▶ WHAT YOU NEED TO DO:
Where does the word "value" occur in the material? Copy each line that has it.

▶ SUPPLIED RECORDS:

+++

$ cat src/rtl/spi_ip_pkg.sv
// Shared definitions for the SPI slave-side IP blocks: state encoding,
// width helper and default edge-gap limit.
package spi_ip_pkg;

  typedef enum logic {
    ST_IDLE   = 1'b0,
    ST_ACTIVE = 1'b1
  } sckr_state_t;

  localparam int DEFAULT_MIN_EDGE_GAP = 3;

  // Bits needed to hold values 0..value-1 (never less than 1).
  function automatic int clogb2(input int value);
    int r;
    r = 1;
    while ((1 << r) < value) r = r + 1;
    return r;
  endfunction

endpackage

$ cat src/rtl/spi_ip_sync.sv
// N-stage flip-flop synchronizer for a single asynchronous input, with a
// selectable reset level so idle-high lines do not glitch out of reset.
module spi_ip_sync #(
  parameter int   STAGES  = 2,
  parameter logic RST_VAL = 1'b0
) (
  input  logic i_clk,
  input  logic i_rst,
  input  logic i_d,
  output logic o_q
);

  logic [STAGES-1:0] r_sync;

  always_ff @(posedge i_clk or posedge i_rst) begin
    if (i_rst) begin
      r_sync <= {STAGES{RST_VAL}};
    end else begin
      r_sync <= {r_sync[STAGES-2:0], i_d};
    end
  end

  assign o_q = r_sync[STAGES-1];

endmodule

+++

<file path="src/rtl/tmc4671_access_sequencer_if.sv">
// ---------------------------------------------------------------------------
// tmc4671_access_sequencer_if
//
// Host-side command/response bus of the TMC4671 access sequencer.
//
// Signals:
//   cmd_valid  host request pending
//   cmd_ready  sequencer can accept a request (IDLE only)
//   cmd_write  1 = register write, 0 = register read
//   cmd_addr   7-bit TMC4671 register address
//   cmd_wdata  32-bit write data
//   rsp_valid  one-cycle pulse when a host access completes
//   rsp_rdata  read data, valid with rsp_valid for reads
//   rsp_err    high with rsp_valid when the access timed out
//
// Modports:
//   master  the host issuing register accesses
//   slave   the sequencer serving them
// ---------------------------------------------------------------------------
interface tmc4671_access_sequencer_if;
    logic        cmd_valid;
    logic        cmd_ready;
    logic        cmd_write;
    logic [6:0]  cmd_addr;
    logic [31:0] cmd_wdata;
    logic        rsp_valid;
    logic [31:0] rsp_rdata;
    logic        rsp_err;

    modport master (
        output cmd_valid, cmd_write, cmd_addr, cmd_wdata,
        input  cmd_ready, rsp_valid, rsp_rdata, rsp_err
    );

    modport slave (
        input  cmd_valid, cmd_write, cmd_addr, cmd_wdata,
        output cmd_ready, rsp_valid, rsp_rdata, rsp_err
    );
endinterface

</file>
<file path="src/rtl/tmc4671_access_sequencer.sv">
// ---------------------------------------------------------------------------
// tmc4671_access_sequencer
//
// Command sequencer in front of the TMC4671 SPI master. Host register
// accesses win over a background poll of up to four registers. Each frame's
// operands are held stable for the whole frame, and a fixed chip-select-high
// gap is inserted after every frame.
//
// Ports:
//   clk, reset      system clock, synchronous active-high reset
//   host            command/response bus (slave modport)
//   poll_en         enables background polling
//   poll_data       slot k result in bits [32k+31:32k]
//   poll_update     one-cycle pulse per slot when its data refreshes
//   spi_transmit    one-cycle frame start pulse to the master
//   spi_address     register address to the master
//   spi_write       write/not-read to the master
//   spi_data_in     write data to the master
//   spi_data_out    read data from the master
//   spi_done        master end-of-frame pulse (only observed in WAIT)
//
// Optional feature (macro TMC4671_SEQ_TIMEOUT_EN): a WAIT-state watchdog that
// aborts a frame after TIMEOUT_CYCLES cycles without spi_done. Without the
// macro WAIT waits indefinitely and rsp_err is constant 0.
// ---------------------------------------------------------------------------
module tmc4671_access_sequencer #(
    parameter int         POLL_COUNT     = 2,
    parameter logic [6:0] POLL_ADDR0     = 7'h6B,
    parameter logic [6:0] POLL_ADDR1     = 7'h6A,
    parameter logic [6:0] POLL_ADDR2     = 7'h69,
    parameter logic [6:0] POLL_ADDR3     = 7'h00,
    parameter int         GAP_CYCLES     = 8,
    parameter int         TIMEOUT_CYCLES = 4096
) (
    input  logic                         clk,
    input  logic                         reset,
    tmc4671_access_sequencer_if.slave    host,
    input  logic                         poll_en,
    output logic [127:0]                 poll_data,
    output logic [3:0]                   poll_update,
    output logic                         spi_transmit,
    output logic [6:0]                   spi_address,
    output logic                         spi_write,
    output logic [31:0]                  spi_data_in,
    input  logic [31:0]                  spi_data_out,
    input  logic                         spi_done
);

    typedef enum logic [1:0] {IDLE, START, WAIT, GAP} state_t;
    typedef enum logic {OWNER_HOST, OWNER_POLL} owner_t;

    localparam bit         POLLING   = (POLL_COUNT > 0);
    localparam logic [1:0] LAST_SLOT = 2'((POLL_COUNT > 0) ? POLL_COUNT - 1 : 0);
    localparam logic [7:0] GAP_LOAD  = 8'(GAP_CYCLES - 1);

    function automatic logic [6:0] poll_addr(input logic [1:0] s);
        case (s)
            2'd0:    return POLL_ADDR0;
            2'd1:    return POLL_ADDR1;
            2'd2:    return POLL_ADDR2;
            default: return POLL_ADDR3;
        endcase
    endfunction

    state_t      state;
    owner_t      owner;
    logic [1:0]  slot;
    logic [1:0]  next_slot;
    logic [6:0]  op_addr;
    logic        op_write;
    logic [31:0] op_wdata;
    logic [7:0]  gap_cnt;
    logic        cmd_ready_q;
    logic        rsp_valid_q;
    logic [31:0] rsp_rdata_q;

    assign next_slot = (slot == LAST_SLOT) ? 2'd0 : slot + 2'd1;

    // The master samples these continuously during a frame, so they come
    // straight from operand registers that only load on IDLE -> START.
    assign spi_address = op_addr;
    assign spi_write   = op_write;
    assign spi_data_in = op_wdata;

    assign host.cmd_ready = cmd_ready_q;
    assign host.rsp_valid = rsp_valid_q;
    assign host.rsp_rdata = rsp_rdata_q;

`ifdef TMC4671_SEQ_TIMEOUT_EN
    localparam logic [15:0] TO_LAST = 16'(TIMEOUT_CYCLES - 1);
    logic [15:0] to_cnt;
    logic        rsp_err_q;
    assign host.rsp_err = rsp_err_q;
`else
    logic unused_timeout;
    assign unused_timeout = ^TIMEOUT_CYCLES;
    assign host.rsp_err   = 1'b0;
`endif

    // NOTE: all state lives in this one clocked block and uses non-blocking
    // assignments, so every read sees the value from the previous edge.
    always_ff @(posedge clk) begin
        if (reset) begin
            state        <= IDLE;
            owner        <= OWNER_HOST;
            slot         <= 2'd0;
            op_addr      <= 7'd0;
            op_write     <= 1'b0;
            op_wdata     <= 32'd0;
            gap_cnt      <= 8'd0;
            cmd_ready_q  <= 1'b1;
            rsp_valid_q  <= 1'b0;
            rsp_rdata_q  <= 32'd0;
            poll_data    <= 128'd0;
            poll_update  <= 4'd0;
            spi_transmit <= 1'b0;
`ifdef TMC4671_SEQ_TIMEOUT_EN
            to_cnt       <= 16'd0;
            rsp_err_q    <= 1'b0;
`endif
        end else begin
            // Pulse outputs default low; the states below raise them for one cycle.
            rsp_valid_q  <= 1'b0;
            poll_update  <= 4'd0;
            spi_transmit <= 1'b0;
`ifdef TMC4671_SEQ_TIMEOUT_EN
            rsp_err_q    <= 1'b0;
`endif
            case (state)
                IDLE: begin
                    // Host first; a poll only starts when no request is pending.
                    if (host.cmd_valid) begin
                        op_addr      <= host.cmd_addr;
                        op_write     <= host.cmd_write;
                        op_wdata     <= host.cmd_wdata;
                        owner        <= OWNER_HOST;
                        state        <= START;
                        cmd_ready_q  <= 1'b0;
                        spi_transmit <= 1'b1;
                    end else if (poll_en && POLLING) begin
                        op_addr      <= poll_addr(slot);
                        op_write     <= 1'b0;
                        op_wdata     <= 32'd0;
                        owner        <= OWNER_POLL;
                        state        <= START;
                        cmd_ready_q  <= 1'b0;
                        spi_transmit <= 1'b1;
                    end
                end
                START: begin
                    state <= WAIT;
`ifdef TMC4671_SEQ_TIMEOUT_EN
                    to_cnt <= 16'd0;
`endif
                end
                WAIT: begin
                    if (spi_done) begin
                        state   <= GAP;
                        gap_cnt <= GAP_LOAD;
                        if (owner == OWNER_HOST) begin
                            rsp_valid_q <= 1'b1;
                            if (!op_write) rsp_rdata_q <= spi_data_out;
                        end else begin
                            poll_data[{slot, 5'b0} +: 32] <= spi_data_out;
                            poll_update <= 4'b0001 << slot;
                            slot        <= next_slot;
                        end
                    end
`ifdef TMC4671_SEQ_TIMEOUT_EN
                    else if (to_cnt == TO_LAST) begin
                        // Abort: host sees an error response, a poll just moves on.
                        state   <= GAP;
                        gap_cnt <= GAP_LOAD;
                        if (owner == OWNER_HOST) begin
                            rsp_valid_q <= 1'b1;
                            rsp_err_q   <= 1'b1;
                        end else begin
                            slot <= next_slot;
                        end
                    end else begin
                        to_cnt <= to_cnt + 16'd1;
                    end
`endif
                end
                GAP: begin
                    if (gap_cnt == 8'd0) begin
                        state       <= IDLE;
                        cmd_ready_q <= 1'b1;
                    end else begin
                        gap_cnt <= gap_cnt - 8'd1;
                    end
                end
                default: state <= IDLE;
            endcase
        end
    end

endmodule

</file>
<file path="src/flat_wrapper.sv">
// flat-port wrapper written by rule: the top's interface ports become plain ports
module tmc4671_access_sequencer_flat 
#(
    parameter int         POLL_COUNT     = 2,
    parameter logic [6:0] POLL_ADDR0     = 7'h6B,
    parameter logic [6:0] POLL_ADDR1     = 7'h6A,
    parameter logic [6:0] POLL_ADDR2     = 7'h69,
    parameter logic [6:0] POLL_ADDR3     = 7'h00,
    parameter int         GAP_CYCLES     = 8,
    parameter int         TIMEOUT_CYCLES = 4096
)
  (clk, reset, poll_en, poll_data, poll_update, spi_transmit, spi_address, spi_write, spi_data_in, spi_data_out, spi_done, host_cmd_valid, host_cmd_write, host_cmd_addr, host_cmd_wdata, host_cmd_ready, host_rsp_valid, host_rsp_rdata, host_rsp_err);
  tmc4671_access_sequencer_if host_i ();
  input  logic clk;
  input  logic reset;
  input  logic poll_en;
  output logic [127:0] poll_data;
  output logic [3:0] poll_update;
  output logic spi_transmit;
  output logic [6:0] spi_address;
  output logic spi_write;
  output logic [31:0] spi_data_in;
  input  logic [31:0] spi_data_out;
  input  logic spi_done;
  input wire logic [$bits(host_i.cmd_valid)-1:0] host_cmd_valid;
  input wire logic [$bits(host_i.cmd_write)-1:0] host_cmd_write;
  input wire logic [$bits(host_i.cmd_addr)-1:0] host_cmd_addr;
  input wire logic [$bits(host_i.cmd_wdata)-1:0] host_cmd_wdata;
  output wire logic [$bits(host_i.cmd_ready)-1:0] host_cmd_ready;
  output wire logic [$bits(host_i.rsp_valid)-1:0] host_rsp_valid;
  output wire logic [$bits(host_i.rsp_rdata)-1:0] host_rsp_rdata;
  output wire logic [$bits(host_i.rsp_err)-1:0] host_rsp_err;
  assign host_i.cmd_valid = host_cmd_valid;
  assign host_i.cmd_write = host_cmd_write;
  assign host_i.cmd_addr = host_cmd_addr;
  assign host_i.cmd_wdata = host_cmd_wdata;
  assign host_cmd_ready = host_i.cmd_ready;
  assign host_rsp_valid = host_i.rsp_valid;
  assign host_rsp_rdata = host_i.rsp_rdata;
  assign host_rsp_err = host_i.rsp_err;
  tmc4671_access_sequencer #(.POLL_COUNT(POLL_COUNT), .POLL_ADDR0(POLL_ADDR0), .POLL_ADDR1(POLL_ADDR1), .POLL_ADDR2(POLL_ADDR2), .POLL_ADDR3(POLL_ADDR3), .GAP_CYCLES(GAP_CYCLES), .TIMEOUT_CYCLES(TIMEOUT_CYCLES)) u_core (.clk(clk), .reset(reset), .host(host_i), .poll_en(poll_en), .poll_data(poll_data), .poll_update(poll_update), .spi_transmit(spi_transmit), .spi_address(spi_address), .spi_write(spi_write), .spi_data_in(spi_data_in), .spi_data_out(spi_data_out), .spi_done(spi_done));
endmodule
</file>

+++

▶ RESULT FOR THIS EXERCISE:
  // Bits needed to hold values 0..value-1 (never less than 1).
  function automatic int clogb2(input int value);
    while ((1 << r) < value) r = r + 1;
    // assignments, so every read sees the value from the previous edge.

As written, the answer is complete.